GIVEN INFORMATION ▸
Content starts

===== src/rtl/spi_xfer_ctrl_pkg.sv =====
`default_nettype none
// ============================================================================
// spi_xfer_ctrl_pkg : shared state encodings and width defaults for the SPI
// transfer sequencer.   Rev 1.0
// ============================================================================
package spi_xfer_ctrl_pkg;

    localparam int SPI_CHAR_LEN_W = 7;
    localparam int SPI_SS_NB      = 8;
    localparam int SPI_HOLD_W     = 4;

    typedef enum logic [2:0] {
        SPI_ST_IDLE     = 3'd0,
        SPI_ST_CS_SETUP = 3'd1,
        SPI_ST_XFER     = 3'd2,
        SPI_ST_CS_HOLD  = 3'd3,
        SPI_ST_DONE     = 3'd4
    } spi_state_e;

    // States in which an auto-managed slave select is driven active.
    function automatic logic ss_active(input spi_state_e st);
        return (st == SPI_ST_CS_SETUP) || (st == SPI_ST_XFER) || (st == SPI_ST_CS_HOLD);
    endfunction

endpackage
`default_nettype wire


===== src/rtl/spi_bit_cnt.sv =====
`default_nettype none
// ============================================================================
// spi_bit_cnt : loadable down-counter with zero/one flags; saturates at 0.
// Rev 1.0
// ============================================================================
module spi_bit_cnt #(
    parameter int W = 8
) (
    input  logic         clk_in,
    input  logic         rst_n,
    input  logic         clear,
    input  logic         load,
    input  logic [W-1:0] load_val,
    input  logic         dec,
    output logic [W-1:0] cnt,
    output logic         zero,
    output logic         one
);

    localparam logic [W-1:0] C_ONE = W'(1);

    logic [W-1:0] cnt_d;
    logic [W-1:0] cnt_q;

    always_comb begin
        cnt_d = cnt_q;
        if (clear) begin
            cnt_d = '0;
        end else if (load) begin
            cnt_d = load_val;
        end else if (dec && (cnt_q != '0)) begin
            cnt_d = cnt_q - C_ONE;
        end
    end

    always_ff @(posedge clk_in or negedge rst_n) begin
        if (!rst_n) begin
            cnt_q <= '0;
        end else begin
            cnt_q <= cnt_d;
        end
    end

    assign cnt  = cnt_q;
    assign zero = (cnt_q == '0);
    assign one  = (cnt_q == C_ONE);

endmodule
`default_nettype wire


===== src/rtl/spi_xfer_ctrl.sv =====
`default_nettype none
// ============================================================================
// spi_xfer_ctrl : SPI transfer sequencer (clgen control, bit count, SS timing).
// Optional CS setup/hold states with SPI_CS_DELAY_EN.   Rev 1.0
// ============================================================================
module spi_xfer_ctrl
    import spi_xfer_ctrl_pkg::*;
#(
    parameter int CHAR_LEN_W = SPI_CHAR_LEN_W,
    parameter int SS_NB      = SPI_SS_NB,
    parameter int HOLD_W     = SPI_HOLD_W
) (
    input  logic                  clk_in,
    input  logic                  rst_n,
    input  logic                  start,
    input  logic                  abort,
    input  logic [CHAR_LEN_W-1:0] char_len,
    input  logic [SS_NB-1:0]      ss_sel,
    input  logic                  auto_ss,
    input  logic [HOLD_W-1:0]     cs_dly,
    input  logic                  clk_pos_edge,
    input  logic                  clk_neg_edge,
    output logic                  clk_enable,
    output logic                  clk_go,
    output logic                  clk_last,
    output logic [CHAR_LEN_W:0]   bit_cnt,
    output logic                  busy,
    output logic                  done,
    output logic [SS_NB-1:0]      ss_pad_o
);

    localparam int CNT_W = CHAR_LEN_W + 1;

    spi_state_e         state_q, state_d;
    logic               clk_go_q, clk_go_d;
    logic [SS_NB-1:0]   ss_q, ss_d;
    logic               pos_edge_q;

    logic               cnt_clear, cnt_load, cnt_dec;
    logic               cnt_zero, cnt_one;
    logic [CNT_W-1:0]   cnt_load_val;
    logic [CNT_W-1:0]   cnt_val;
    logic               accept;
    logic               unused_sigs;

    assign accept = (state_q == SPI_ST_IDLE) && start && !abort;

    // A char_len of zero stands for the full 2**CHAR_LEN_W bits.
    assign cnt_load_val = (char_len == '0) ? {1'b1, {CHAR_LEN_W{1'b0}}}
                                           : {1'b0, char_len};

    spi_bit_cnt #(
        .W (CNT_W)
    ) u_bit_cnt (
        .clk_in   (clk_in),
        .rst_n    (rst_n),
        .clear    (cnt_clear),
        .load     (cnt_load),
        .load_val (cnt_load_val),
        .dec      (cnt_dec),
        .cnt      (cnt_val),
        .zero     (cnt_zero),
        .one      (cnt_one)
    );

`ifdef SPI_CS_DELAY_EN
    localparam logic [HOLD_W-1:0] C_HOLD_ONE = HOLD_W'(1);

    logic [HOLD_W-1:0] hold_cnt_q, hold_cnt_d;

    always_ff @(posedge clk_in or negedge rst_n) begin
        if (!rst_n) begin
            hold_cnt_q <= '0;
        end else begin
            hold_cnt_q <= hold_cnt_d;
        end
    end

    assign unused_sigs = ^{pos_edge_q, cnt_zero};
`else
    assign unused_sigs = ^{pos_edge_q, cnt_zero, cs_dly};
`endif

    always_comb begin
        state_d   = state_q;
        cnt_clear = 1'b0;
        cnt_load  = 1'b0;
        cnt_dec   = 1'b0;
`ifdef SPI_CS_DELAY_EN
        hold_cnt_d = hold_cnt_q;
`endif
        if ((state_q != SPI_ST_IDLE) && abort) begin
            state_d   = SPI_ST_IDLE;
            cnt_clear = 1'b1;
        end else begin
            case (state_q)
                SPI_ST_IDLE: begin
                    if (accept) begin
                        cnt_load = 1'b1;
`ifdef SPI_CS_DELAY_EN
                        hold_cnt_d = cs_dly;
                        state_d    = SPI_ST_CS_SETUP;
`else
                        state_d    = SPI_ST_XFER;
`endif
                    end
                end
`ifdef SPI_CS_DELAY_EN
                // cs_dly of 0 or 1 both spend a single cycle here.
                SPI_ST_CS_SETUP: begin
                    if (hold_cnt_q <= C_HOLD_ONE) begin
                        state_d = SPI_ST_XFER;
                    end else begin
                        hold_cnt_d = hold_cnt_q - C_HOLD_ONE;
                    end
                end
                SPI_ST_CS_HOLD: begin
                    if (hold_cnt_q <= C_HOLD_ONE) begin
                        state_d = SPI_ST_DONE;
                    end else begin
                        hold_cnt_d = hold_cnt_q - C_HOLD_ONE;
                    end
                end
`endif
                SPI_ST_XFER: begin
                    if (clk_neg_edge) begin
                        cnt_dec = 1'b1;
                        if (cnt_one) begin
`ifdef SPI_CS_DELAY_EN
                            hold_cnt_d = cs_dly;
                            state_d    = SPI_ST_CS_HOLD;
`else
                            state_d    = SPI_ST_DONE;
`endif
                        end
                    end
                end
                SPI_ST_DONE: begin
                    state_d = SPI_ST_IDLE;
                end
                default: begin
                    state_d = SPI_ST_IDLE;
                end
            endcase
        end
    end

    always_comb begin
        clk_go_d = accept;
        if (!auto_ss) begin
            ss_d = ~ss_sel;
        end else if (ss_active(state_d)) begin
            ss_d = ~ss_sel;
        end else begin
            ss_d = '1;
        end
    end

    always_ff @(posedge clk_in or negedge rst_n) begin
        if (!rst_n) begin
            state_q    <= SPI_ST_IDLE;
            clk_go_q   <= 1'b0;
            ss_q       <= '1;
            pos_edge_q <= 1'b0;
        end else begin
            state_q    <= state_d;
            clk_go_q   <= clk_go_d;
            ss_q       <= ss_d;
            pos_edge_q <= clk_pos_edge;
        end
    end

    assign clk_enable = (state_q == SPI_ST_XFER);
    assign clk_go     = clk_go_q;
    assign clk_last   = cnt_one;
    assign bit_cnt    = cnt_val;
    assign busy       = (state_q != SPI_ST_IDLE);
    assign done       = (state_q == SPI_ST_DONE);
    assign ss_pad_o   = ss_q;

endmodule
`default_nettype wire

Content ends

ABOUT THIS TASK ▸ Return each full line of the entries that contains the word "with".

RESULT OF THE TASK ▸
// spi_bit_cnt : loadable down-counter with zero/one flags; saturates at 0.
// Optional CS setup/hold states with SPI_CS_DELAY_EN.   Rev 1.0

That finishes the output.